On occasion death can be a relative good. When the quality of life, for example, is significantly diminished and there is unbearable pain, we might think dying is better than living—but only in a relative sense. Life is better than death since God created life but not death.
But death, the enemy, reigns. We are powerless before it. We cannot control it. We have no authority over it. Death comes when it wills. We may be able to delay it, but it still comes.
Indeed, death has a long history. It goes back to Adam (and Eve). Though shalom (peace) once ruled a world in which God delighted and rested, sin vandalized the goodness of creation and death assumed its dictatorship. Death was an alien invader in the world God created. Chaos now reigns through death. In Adam all die.
Without hope death gives way to despair. But God has a plan. Christ is God’s response to Adam; resurrection is God’s answer to death. God does not intend for his creation, including our bodies, to disappear into nothingness. God will raise our bodies from the dead in order to live fully in the renewed creation, the new heaven and new earth.

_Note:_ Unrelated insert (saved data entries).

--- src/rtl/lpm_cfg_reg.sv ---
module lpm_cfg_reg
    import lpm_pkg::*;
(
    input  logic             clk,
    input  logic             rst_n,
    input  logic             we_i,
    input  logic [CFG_W-1:0] wdata_i,
    output logic [CFG_W-1:0] rdata_o,
    output lpm_cfg_t         cfg_o
);
    localparam int RESV_W = CFG_W - 1 - QUAL_W - MODE_W;

    lpm_cfg_t cfg_d, cfg_q;
    logic     unused_resv;

    assign unused_resv = ^wdata_i[CFG_W-2 -: RESV_W];

    always_comb begin
        cfg_d = cfg_q;
        if (we_i) begin
            cfg_d.wd_wake_en = wdata_i[CFG_W-1];
            cfg_d.qual_len   = wdata_i[MODE_W +: QUAL_W];
            cfg_d.mode       = wdata_i[MODE_W-1:0];
        end
    end

    always_ff @(posedge clk or negedge rst_n) begin
        if (!rst_n) cfg_q <= '0;
        else        cfg_q <= cfg_d;
    end

    assign cfg_o   = cfg_q;
    assign rdata_o = {cfg_q.wd_wake_en, {RESV_W{1'b0}}, cfg_q.qual_len, cfg_q.mode};

    p_hold_r3: assert property (@(posedge clk) disable iff (!rst_n)
        !we_i |=> $stable(rdata_o))
        else $error("control word changed without a write");

endmodule
==> src/rtl/csq_mode_reg.sv <==
module csq_mode_reg
    import csq_pkg::*;
(
    input  logic                         clk,
    input  logic                         rst,
    input  logic                         mode_we,
    input  logic [NUM_SYNC-1:0]          sync_we,
    input  logic [DW-1:0]                wr_data,
    output mode_s                        mode_o,
    output logic [NUM_SYNC-1:0][DW-1:0]  sync_o
);
    mode_s mode_q, mode_d;
    logic [NUM_SYNC-1:0][DW-1:0] sync_q, sync_d;

    always_comb begin
        mode_d = mode_q;
        if (mode_we) mode_d = mode_s'(wr_data);
    end

    for (genvar g = 0; g < NUM_SYNC; g++) begin : g_sync
        always_comb begin
            sync_d[g] = sync_q[g];
            if (sync_we[g]) sync_d[g] = wr_data;
        end

        always_ff @(posedge clk) begin
            if (rst) sync_q[g] <= '0;
            else     sync_q[g] <= sync_d[g];
        end


        sync_hold_chk: assert property (@(posedge clk) disable iff (rst)
            !sync_we[g] |=> $stable(sync_q[g]));
    end

    always_ff @(posedge clk) begin
        if (rst) mode_q <= '0;
        else     mode_q <= mode_d;
    end

    assign mode_o = mode_q;
    assign sync_o = sync_q;


    mode_hold_chk: assert property (@(posedge clk) disable iff (rst)
        !mode_we |=> $stable(mode_q));
endmodule

==> src/rtl/csq_cmd_reg.sv <==
module csq_cmd_reg
    import csq_pkg::*;
(
    input  logic          clk,
    input  logic          rst,
    input  logic          cmd_we,
    input  logic [DW-1:0] wr_data,
    output cmd_s          cmd_o
);
    cmd_s cmd_q, cmd_d;

    always_comb begin
        cmd_d     = cmd_q;
        cmd_d.clr = 1'b0;
        if (cmd_we) begin
            if (wr_data[CB_IRST]) begin
                cmd_d = '0;
            end else begin
                cmd_d.hunt = wr_data[CB_HUNT];
                cmd_d.rts  = wr_data[CB_RTS];
                cmd_d.brk  = wr_data[CB_BRK];
                cmd_d.rx   = wr_data[CB_RX];
                cmd_d.dtr  = wr_data[CB_DTR];
                cmd_d.tx   = wr_data[CB_TX];
                cmd_d.clr  = wr_data[CB_CLR];
            end
        end
    end

    always_ff @(posedge clk) begin
        if (rst) cmd_q <= '0;
        else     cmd_q <= cmd_d;
    end

    assign cmd_o = cmd_q;


    clr_pulse_chk: assert property (@(posedge clk) disable iff (rst)
        (cmd_we && wr_data[CB_CLR] && !wr_data[CB_IRST]) |=> cmd_q.clr);

    clr_single_chk: assert property (@(posedge clk) disable iff (rst)
        !cmd_we |=> !cmd_q.clr);

    irst_idle_chk: assert property (@(posedge clk) disable iff (rst)
        (cmd_we && wr_data[CB_IRST]) |=> (!cmd_q.rts && !cmd_q.dtr && !cmd_q.tx && !cmd_q.clr));

    modem_hold_chk: assert property (@(posedge clk) disable iff (rst)
        !cmd_we |=> ($stable(cmd_q.rts) && $stable(cmd_q.dtr)));
endmodule

==> src/rtl/ctrl_word_seq.sv <==
module ctrl_word_seq
    import csq_pkg::*;
(
    input  logic                   clk,
    input  logic                   rst,
    input  logic                   wr_stb,
    input  logic [DW-1:0]          wr_data,
    output logic [1:0]             stop_sel,
    output logic                   par_even,
    output logic                   par_en,
    output logic [1:0]             char_len,
    output logic [1:0]             clk_fac,
    output logic                   sync_mode,
    output logic [NUM_SYNC*DW-1:0] sync_chars,
    output logic                   tx_en,
    output logic                   rx_en,
    output logic                   send_brk,
    output logic                   hunt,
    output logic                   err_clr,
    output logic                   rts_n,
    output logic                   dtr_n
);
    logic                        mode_we;
    logic                        cmd_we;
    logic [NUM_SYNC-1:0]         sync_we;
    mode_s                       mode_w;
    cmd_s                        cmd_w;
    logic [NUM_SYNC-1:0][DW-1:0] sync_w;

    csq_fsm u_fsm (
        .clk     (clk),
        .rst     (rst),
        .wr_stb  (wr_stb),
        .wr_data (wr_data),
        .mode_we (mode_we),
        .sync_we (sync_we),
        .cmd_we  (cmd_we)
    );

    csq_mode_reg u_mode (
        .clk     (clk),
        .rst     (rst),
        .mode_we (mode_we),
        .sync_we (sync_we),
        .wr_data (wr_data),
        .mode_o  (mode_w),
        .sync_o  (sync_w)
    );

    csq_cmd_reg u_cmd (
        .clk     (clk),
        .rst     (rst),
        .cmd_we  (cmd_we),
        .wr_data (wr_data),
        .cmd_o   (cmd_w)
    );

    assign stop_sel   = mode_w.stop;
    assign par_even   = mode_w.even;
    assign par_en     = mode_w.pen;
    assign char_len   = mode_w.len;
    assign clk_fac    = mode_w.fac;
    assign sync_mode  = (mode_w.fac == 2'b00);
    assign sync_chars = sync_w;
    assign tx_en      = cmd_w.tx;
    assign rx_en      = cmd_w.rx;
    assign send_brk   = cmd_w.brk;
    assign hunt       = cmd_w.hunt;
    assign err_clr    = cmd_w.clr;
    assign rts_n      = ~cmd_w.rts;
    assign dtr_n      = ~cmd_w.dtr;


    rts_level_chk: assert property (@(posedge clk) disable iff (rst)
        (cmd_we && !wr_data[CB_IRST]) |=> rts_n == !$past(wr_data[CB_RTS]));

    dtr_level_chk: assert property (@(posedge clk) disable iff (rst)
        (cmd_we && !wr_data[CB_IRST]) |=> dtr_n == !$past(wr_data[CB_DTR]));
endmodule

==> config.mk <==
export PLATFORM = sky130hd
export DESIGN_NAME = ctrl_word_seq
export DESIGN_NICKNAME = d
export VERILOG_FILES = /design/src/rtl/csq_pkg.sv /design/src/rtl/csq_fsm.sv /design/src/rtl/csq_mode_reg.sv /design/src/rtl/csq_cmd_reg.sv /design/src/rtl/ctrl_word_seq.sv
export SDC_FILE = /design/constraint.sdc
export NUM_CORES = 1
export LEC_CHECK = 0
export CORE_MARGIN = 3
export CORE_UTILIZATION = 35
export DETAILED_ROUTE_END_ITERATION = 8
export MAX_ROUTING_LAYER = met4
export PLACE_DENSITY = 0.61
export SLEW_MARGIN = 20
export SYNTH_ARGS = -nofsm -noshare
export SYNTH_HDL_FRONTEND = slang
export SYNTH_HIERARCHICAL = 1
export SYNTH_SLANG_ARGS = --single-unit
==> constraint.sdc <==
create_clock -name clk -period 3.3 [get_ports clk]
set_clock_uncertainty 0.15 [all_clocks]
set_input_delay 0.825 -clock clk [delete_from_list [all_inputs] [get_ports clk]]
set_output_delay 0.825 -clock clk [all_outputs]
set_load 0.01 [all_outputs]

God has a plan, and it is Jesus the Messiah. Jesus was not only human—authentically human in every way, but he is the new human through his resurrection. He is the first of a new humanity, one that will live forever on a renewed earth. His resurrection promises a future humanity. In Christ all are made alive.
Jesus is the first of a coming harvest. Jesus is the first fruit of the harvest; there is more to come. The resurrection of Jesus belongs to the future but occurred in the past as a prediction of the future.

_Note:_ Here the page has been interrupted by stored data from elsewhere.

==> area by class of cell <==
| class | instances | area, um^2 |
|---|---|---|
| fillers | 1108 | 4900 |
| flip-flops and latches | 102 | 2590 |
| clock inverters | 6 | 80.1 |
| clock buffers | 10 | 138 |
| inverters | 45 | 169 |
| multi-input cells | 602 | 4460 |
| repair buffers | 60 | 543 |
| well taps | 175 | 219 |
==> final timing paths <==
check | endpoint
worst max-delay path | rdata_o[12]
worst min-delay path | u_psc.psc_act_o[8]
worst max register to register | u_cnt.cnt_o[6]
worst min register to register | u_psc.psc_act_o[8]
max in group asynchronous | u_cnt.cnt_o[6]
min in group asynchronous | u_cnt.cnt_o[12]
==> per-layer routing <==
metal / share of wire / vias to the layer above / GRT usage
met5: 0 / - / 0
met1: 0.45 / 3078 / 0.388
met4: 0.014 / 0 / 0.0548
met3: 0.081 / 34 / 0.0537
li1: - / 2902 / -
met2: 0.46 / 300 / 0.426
File: config.mk
export PLATFORM = sky130hd
export DESIGN_NAME = lin_hdr_tx
export DESIGN_NICKNAME = d
export VERILOG_FILES = /design/src/rtl/lin_hdr_pkg.sv /design/src/rtl/lin_hdr_hold.sv /design/src/rtl/lin_hdr_shift.sv /design/src/rtl/lin_hdr_seq.sv /design/src/rtl/lin_hdr_tx.sv
export SDC_FILE = /design/constraint.sdc
export NUM_CORES = 1
export LEC_CHECK = 0
export BUFFER_PORTS_ARGS = -buffer_cell sky130_fd_sc_hd__buf_2
export CORE_MARGIN = 3
export CORE_UTILIZATION = 50
export CTS_CLUSTER_DIAMETER = 50
export DETAILED_ROUTE_END_ITERATION = 16
export PLACE_DENSITY = 0.77
export SLEW_MARGIN = 15
export SYNTH_ARGS = -nofsm -noshare
export SYNTH_HDL_FRONTEND = slang
export SYNTH_SLANG_ARGS = --single-unit
File: constraint.sdc
create_clock -name clk -period 2.2 [get_ports clk]
set_input_delay 0.11 -clock clk [delete_from_list [all_inputs] [get_ports clk]]
set_output_delay 0.11 -clock clk [all_outputs]
set_load 0.02 [all_outputs]
File: src/rtl/lin_hdr_pkg.sv
package lin_hdr_pkg;

  localparam int CHAR_BITS  = 8;
  localparam int FRAME_BITS = CHAR_BITS + 2;

  typedef enum logic [1:0] {
    PH_IDLE  = 2'd0,
    PH_BREAK = 2'd1,
    PH_DELIM = 2'd2,
    PH_CHAR  = 2'd3
  } phase_t;

  // Protected identifier: two check bits over the 6-bit identifier.
  function automatic logic [7:0] lin_protect(input logic [5:0] ident);
    logic even_bit;
    logic odd_bit;
    even_bit = ident[0] ^ ident[1] ^ ident[2] ^ ident[4];
    odd_bit  = ~(ident[1] ^ ident[3] ^ ident[4] ^ ident[5]);
    return {odd_bit, even_bit, ident};
  endfunction

  // Character frame, bit 0 goes out first: start, data LSB first, stop.
  function automatic logic [FRAME_BITS-1:0] char_frame(input logic [CHAR_BITS-1:0] data);
    return {1'b1, data, 1'b0};
  endfunction

endpackage
<file path="src/rtl/coin_window_pkg.sv">
`timescale 1ns/1ps
package coin_window_pkg;

    // Number of low address bits taken part in decoding
    localparam int OFF_W    = 11;
    // Register offsets inside the decoded window
    localparam int OFF_COIN = 'h280;
    localparam int OFF_DEV  = 'h284;
    localparam int OFF_PAD  = 'h288;
    // Lowest data bit kept by the device-type register
    localparam int DEV_LSB  = 4;

    typedef enum logic [1:0] {
        SLOT_IDLE  = 2'd0,
        SLOT_OPEN  = 2'd1,
        SLOT_SPENT = 2'd2
    } slot_state_e;

endpackage

</file>
<file path="src/rtl/coin_sync.sv">
`timescale 1ns/1ps
module coin_sync #(
    parameter int WIDTH = 4
) (
    input  logic             clk_i,
    input  logic             rst_ni,
    input  logic [WIDTH-1:0] async_i,
    output logic [WIDTH-1:0] sync_o
);

    typedef struct packed {
        logic [WIDTH-1:0] stage1;
        logic [WIDTH-1:0] stage2;
    } sync_t;

    sync_t sync_d, sync_q;

    always_comb begin
        sync_d        = sync_q;
        sync_d.stage1 = async_i;
        sync_d.stage2 = sync_q.stage1;
    end

    always_ff @(posedge clk_i or negedge rst_ni) begin
        if (!rst_ni) begin
            sync_q <= '0;
        end else begin
            sync_q <= sync_d;
        end
    end

    assign sync_o = sync_q.stage2;

endmodule

</file>
<file path="src/rtl/coin_slot_timer.sv">
`timescale 1ns/1ps
module coin_slot_timer
    import coin_window_pkg::*;
#(
    parameter int WINDOW_CYCLES = 20_000_000,
    localparam int CNT_W = (WINDOW_CYCLES > 2) ? $clog2(WINDOW_CYCLES) : 1
) (
    input  logic clk_i,
    input  logic rst_ni,
    input  logic level_i,
    output logic open_o
);

    localparam logic [CNT_W-1:0] LOAD = CNT_W'(WINDOW_CYCLES - 1);

    typedef struct packed {
        slot_state_e      state;
        logic [CNT_W-1:0] cnt;
    } tmr_t;

    tmr_t tmr_d, tmr_q;

    always_comb begin
        tmr_d = tmr_q;
        case (tmr_q.state)
            SLOT_IDLE: begin
                if (level_i) begin
                    tmr_d.state = SLOT_OPEN;
                    tmr_d.cnt   = LOAD;
                end
            end
            SLOT_OPEN: begin
                if (!level_i) begin
                    tmr_d.state = SLOT_IDLE;
                    tmr_d.cnt   = '0;
                end else if (tmr_q.cnt == '0) begin
                    tmr_d.state = SLOT_SPENT;
                end else begin
                    tmr_d.cnt = tmr_q.cnt - 1'b1;
                end
            end
            SLOT_SPENT: begin
                if (!level_i) begin
                    tmr_d.state = SLOT_IDLE;
                end
            end
            default: begin
                tmr_d.state = SLOT_IDLE;
                tmr_d.cnt   = '0;
            end
        endcase
    end

    always_ff @(posedge clk_i or negedge rst_ni) begin
        if (!rst_ni) begin
            tmr_q <= '{state: SLOT_IDLE, cnt: '0};
        end else begin
            tmr_q <= tmr_d;
        end
    end

    assign open_o = (tmr_q.state == SLOT_OPEN);

endmodule

</file>
<file path="src/rtl/coin_reg_mux.sv">
`timescale 1ns/1ps
module coin_reg_mux
    import coin_window_pkg::*;
#(
    parameter int NUM_SLOTS = 4,
    parameter int ADDR_W    = 16,
    parameter int DATA_W    = 8
) (
    input  logic                 clk_i,
    input  logic                 rst_ni,
    input  logic                 rd_i,
    input  logic                 wr_i,
    input  logic [ADDR_W-1:0]    addr_i,
    input  logic [DATA_W-1:0]    wdata_i,
    input  logic [NUM_SLOTS-1:0] slot_open_i,
    output logic [DATA_W-1:0]    rdata_o
);

    localparam logic [ADDR_W-1:0] ADDR_MASK = ADDR_W'((64'd1 << OFF_W) - 64'd1);
    localparam logic [DATA_W-1:0] DEV_MASK  = {DATA_W{1'b1}} << DEV_LSB;

    typedef struct packed {
        logic [DATA_W-1:0] rdata;
        logic [DATA_W-1:0] dev;
        logic              first_done;
    } regs_t;

    regs_t regs_d, regs_q;

    logic [ADDR_W-1:0] off;
    logic              hit_coin, hit_dev, hit_pad;
    logic [DATA_W-1:0] coin_word;

    always_comb begin
        off      = addr_i & ADDR_MASK;
        hit_coin = (off == ADDR_W'(OFF_COIN));
        hit_dev  = (off == ADDR_W'(OFF_DEV));
        hit_pad  = (off == ADDR_W'(OFF_PAD));
    end

    always_comb begin
        coin_word                 = '0;
        coin_word[NUM_SLOTS-1:0]  = ~slot_open_i;
    end

    always_comb begin
        regs_d = regs_q;
        if (rd_i) begin
            if (hit_coin) begin
                regs_d.rdata      = regs_q.first_done ? coin_word : '0;
                regs_d.first_done = 1'b1;
            end else if (hit_dev) begin
                regs_d.rdata = regs_q.dev;
            end else if (hit_pad) begin
                regs_d.rdata = '0;
            end else begin
                regs_d.rdata = '1;
            end
        end
        if (wr_i && hit_dev) begin
            regs_d.dev = wdata_i & DEV_MASK;
        end
    end

    always_ff @(posedge clk_i or negedge rst_ni) begin
        if (!rst_ni) begin
            regs_q <= '0;
        end else begin
            regs_q <= regs_d;
        end
    end

    assign rdata_o = regs_q.rdata;

endmodule

</file>
<file path="src/rtl/coin_window_ctl.sv">
`timescale 1ns/1ps
module coin_window_ctl
    import coin_window_pkg::*;
#(
    parameter int NUM_SLOTS     = 4,
    parameter int ADDR_W        = 16,
    parameter int DATA_W        = 8,
    parameter int WINDOW_CYCLES = 20_000_000
) (
    input  logic                 clk_i,
    input  logic                 rst_ni,
    input  logic [NUM_SLOTS-1:0] coin_i,
    input  logic                 rd_i,
    input  logic                 wr_i,
    input  logic [ADDR_W-1:0]    addr_i,
    input  logic [DATA_W-1:0]    wdata_i,
    output logic [DATA_W-1:0]    rdata_o
);

    logic [NUM_SLOTS-1:0] coin_sync;
    logic [NUM_SLOTS-1:0] slot_open;

    coin_sync #(
        .WIDTH(NUM_SLOTS)
    ) sync_i (
        .clk_i  (clk_i),
        .rst_ni (rst_ni),
        .async_i(coin_i),
        .sync_o (coin_sync)
    );

    for (genvar s = 0; s < NUM_SLOTS; s++) begin : g_slot
        coin_slot_timer #(
            .WINDOW_CYCLES(WINDOW_CYCLES)
        ) tmr_i (
            .clk_i  (clk_i),
            .rst_ni (rst_ni),
            .level_i(coin_sync[s]),
            .open_o (slot_open[s])
        );
    end

    coin_reg_mux #(
        .NUM_SLOTS(NUM_SLOTS),
        .ADDR_W   (ADDR_W),
        .DATA_W   (DATA_W)
    ) mux_i (
        .clk_i      (clk_i),
        .rst_ni     (rst_ni),
        .rd_i       (rd_i),
        .wr_i       (wr_i),
        .addr_i     (addr_i),
        .wdata_i    (wdata_i),
        .slot_open_i(slot_open),
        .rdata_o    (rdata_o)
    );

endmodule

</file>
### src/rtl/prd_entry_fmt.sv
module prd_entry_fmt (
  input  logic [16:0] bytes,
  input  logic        eot,
  input  logic        alt_mode,
  output logic [31:0] word
);
  logic [14:0] quads_m1;

  always_comb begin
    quads_m1 = bytes[16:2] - 15'd1;
    if (alt_mode)
      word = {1'b0, quads_m1, 16'h0000};
    else
      word = {eot, 15'h0000, bytes[15:0]};
  end
endmodule

### src/rtl/prd_sg_builder.sv
module prd_sg_builder #(
  parameter int ADDR_W      = 32,
  parameter int LEN_W       = 20,
  parameter int MAX_ENTRIES = 256,
  localparam int CNT_W      = $clog2(MAX_ENTRIES + 1)
) (
  input  logic              clk,
  input  logic              rst_n,
  input  logic              alt_mode,
  input  logic              seg_valid,
  output logic              seg_ready,
  input  logic [ADDR_W-1:0] seg_addr,
  input  logic [LEN_W-1:0]  seg_len,
  input  logic              seg_last,
  output logic              ent_valid,
  input  logic              ent_ready,
  output logic [ADDR_W-1:0] ent_addr,
  output logic [31:0]       ent_word,
  output logic              res_valid,
  output logic [1:0]        res_err,
  output logic [CNT_W-1:0]  res_count
);
  import prd_pkg::*;

  prd_state_e        state;
  prd_err_e          err;
  logic              act;
  logic [ADDR_W-1:0] cur_addr;
  logic [LEN_W-1:0]  cur_rem;
  logic              cur_last;
  logic              hold_v;
  logic [ADDR_W-1:0] hold_addr;
  logic [16:0]       hold_bytes;
  logic              out_v;
  logic [ADDR_W-1:0] out_addr;
  logic [31:0]       out_word;
  logic [CNT_W-1:0]  count;
  logic              res_v;
  prd_err_e          res_e;
  logic [CNT_W-1:0]  res_c;

  logic [16:0] chunk_bytes;
  logic        chunk_end;
  logic [31:0] fmt_word;
  logic        out_free, seg_acc, len_bad, step, over, push_out;

  prd_chunker #(.LEN_W(LEN_W)) u_chunk (
    .addr_lo (cur_addr[15:0]),
    .rem     (cur_rem),
    .alt_mode(alt_mode),
    .bytes   (chunk_bytes),
    .seg_end (chunk_end)
  );

  prd_entry_fmt u_fmt (
    .bytes   (hold_bytes),
    .eot     (state == ST_FLUSH),
    .alt_mode(alt_mode),
    .word    (fmt_word)
  );

  always_comb begin
    out_free  = !out_v || ent_ready;
    seg_ready = (state == ST_RUN && !act) || (state == ST_SKIP);
    seg_acc   = seg_valid && seg_ready;
    len_bad   = alt_mode ? (seg_len[1:0] != 2'b00) : seg_len[0];
    step      = (state == ST_RUN) && act && (!hold_v || out_free);
    over      = step && (count == CNT_W'(MAX_ENTRIES));
    push_out  = (step && !over && hold_v) ||
                (state == ST_FLUSH && hold_v && out_free);
  end

  always_ff @(posedge clk) begin
    if (!rst_n) begin
      state      <= ST_RUN;
      err        <= ERR_NONE;
      act        <= 1'b0;
      cur_addr   <= '0;
      cur_rem    <= '0;
      cur_last   <= 1'b0;
      hold_v     <= 1'b0;
      hold_addr  <= '0;
      hold_bytes <= '0;
      out_v      <= 1'b0;
      out_addr   <= '0;
      out_word   <= '0;
      count      <= '0;
      res_v      <= 1'b0;
      res_e      <= ERR_NONE;
      res_c      <= '0;
    end else begin
      res_v <= 1'b0;
      if (push_out) begin
        out_v    <= 1'b1;
        out_addr <= hold_addr;
        out_word <= fmt_word;
      end else if (ent_ready) begin
        out_v <= 1'b0;
      end

      case (state)
        ST_RUN: begin
          if (seg_acc) begin
            if (len_bad) begin
              hold_v <= 1'b0;
              err    <= ERR_ALIGN;
              state  <= seg_last ? ST_DONE : ST_SKIP;
            end else begin
              act      <= (seg_len != '0);
              cur_addr <= seg_addr;
              cur_rem  <= seg_len;
              cur_last <= seg_last;
              if (seg_len == '0 && seg_last)
                state <= ST_FLUSH;
            end
          end else if (step) begin
            if (over) begin
              hold_v <= 1'b0;
              act    <= 1'b0;
              err    <= ERR_OVERFLOW;
              state  <= cur_last ? ST_DONE : ST_SKIP;
            end else begin
              hold_v     <= 1'b1;
              hold_addr  <= cur_addr;
              hold_bytes <= chunk_bytes;
              count      <= count + 1'b1;
              cur_addr   <= cur_addr + ADDR_W'(chunk_bytes);
              cur_rem    <= cur_rem - LEN_W'(chunk_bytes);
              if (chunk_end) begin
                act <= 1'b0;
                if (cur_last)
                  state <= ST_FLUSH;
              end
            end
          end
        end
        ST_FLUSH: begin
          if (!hold_v) begin
            err   <= ERR_EMPTY;
            state <= ST_DONE;
          end else if (out_free) begin
            hold_v <= 1'b0;
            state  <= ST_DONE;
          end
        end
        ST_SKIP: begin
          if (seg_acc && seg_last)
            state <= ST_DONE;
        end
        ST_DONE: begin
          if (!out_v) begin
            res_v <= 1'b1;
            res_e <= err;
            res_c <= (err == ERR_NONE) ? count : '0;
            count <= '0;
            err   <= ERR_NONE;
            state <= ST_RUN;
          end
        end
        default: state <= ST_RUN;
      endcase
    end
  end

  assign ent_valid = out_v;
  assign ent_addr  = out_addr;
  assign ent_word  = out_word;
  assign res_valid = res_v;
  assign res_err   = res_e;
  assign res_count = res_c;
endmodule
--- src/rtl/miss_resp_classifier.sv ---
module miss_resp_classifier
  import mtc_pkg::*;
#(
  parameter int ENTRIES = 4,
  parameter int ADDR_W  = 16,
  parameter int DATA_W  = 32,
  parameter int CNT_W   = 6,
  localparam int IDX_W  = $clog2(ENTRIES)
) (
  input  logic                    clk,
  input  logic                    rst,
  input  logic                    alloc_req,
  input  logic [ADDR_W-1:0]       alloc_addr,
  input  logic [DATA_W-1:0]       alloc_data,
  input  logic                    alloc_dirty,
  input  logic                    alloc_pf,
  input  logic [3:0]              alloc_state,
  output logic                    alloc_gnt,
  output logic [IDX_W-1:0]        alloc_idx,
  output logic                    alloc_stall,
  input  logic                    free_req,
  input  logic [IDX_W-1:0]        free_idx,
  input  logic                    st_we,
  input  logic [IDX_W-1:0]        st_idx,
  input  logic [3:0]              st_val,
  input  logic                    rsp_valid,
  input  logic [IDX_W-1:0]        rsp_idx,
  input  logic [2:0]              rsp_type,
  input  logic signed [CNT_W-1:0] rsp_acks,
  input  logic                    rsp_from_l1,
  input  logic [3:0]              line_state,
  output logic                    rsp_ev_valid,
  output logic [3:0]              rsp_event,
  output logic signed [CNT_W-1:0] rsp_cnt_after,
  input  logic                    fwd_valid,
  input  logic [2:0]              fwd_type,
  output logic                    fwd_ev_valid,
  output logic [3:0]              fwd_event,
  output logic [CNT_W-1:0]        fwd_ack_cnt,
  input  logic [IDX_W-1:0]        rd_idx,
  output logic                    rd_valid,
  output logic [ADDR_W-1:0]       rd_addr,
  output logic [3:0]              rd_state,
  output logic [DATA_W-1:0]       rd_data,
  output logic                    rd_dirty,
  output logic                    rd_pf,
  output logic signed [CNT_W-1:0] rd_cnt,
  output logic                    proto_err
);
  logic                    ent_valid;
  logic signed [CNT_W-1:0] stored_cnt;
  logic                    cnt_we;
  logic signed [CNT_W-1:0] cnt_new;
  logic                    rsp_err;
  logic                    fwd_err;

  mtc_entry_table #(
    .ENTRIES(ENTRIES), .ADDR_W(ADDR_W), .DATA_W(DATA_W), .CNT_W(CNT_W)
  ) u_tab (
    .clk(clk), .rst(rst),
    .alloc_req(alloc_req), .alloc_addr(alloc_addr), .alloc_data(alloc_data),
    .alloc_dirty(alloc_dirty), .alloc_pf(alloc_pf), .alloc_state(alloc_state),
    .alloc_gnt(alloc_gnt), .alloc_idx(alloc_idx), .alloc_stall(alloc_stall),
    .free_req(free_req), .free_idx(free_idx),
    .st_we(st_we), .st_idx(st_idx), .st_val(st_val),
    .look_idx(rsp_idx), .look_valid(ent_valid), .look_cnt(stored_cnt),
    .cnt_we(cnt_we), .cnt_wr_idx(rsp_idx), .cnt_wr_val(cnt_new),
    .rd_idx(rd_idx), .rd_valid(rd_valid), .rd_addr(rd_addr), .rd_state(rd_state),
    .rd_data(rd_data), .rd_dirty(rd_dirty), .rd_pf(rd_pf), .rd_cnt(rd_cnt)
  );

  mtc_rsp_decode #(.CNT_W(CNT_W)) u_rsp (
    .clk(clk), .rst(rst),
    .rsp_valid(rsp_valid), .rsp_type(rsp_type), .rsp_acks(rsp_acks),
    .rsp_from_l1(rsp_from_l1), .line_state(line_state),
    .ent_valid(ent_valid), .stored_cnt(stored_cnt),
    .cnt_we(cnt_we), .cnt_new(cnt_new),
    .ev_valid(rsp_ev_valid), .ev_code(rsp_event), .cnt_after(rsp_cnt_after),
    .err(rsp_err)
  );

  mtc_fwd_decode #(.CNT_W(CNT_W)) u_fwd (
    .clk(clk), .rst(rst),
    .fwd_valid(fwd_valid), .fwd_type(fwd_type),
    .ev_valid(fwd_ev_valid), .ev_code(fwd_event), .ack_cnt(fwd_ack_cnt),
    .err(fwd_err)
  );

  assign proto_err = rsp_err | fwd_err;


  data_final_zero_chk: assert property (@(posedge clk) disable iff (rst)
    (rsp_ev_valid && rsp_event == EV_DATA_FINAL) |-> (u_tab.cnt_q[$past(rsp_idx)] == '0));


  ack_final_zero_chk: assert property (@(posedge clk) disable iff (rst)
    (rsp_ev_valid && rsp_event == EV_ACK_FINAL) |-> (u_tab.cnt_q[$past(rsp_idx)] == '0));


  peer_keeps_cnt_chk: assert property (@(posedge clk) disable iff (rst)
    (rsp_ev_valid && rsp_event == EV_DATA_PEER) |-> (u_tab.cnt_q[$past(rsp_idx)] == $past(stored_cnt)));
endmodule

The resurrection of Jesus is a preview of coming attractions. But this preview does not leave us wondering what the end of the drama will be. Instead, in the resurrection of Jesus, we see death destroyed.
The resurrection of Jesus is the power of God that destroys all authority, power and dominion. Death no longer reigns, but Jesus. The Empire no longer wields power, but the kingdom of God. Satan no longer holds the keys of Hades (death) but the living Christ does.
Death is the last enemy and it will not last. Death will not win. This is what we celebrate every Sunday, and this what we celebrate on Easter. God has given us hope in this life and through the resurrection God will give us life after death—not just life “in heaven” after death, but life after life after death in the new heaven and new earth.
God will not abandon his loved ones in the grave. Life wins. Death loses.
Discussion Questions:
- Is death an enemy? In what sense?
- Identify the contrasts that appear in 1 Corinthians 15:19-28. What do they tell you about our hope?
- What does it mean to say that Jesus is the “first fruits” of the coming harvest?
- How has hope shaped your life? What difference has it made? In what way have you experienced hope in the face of death?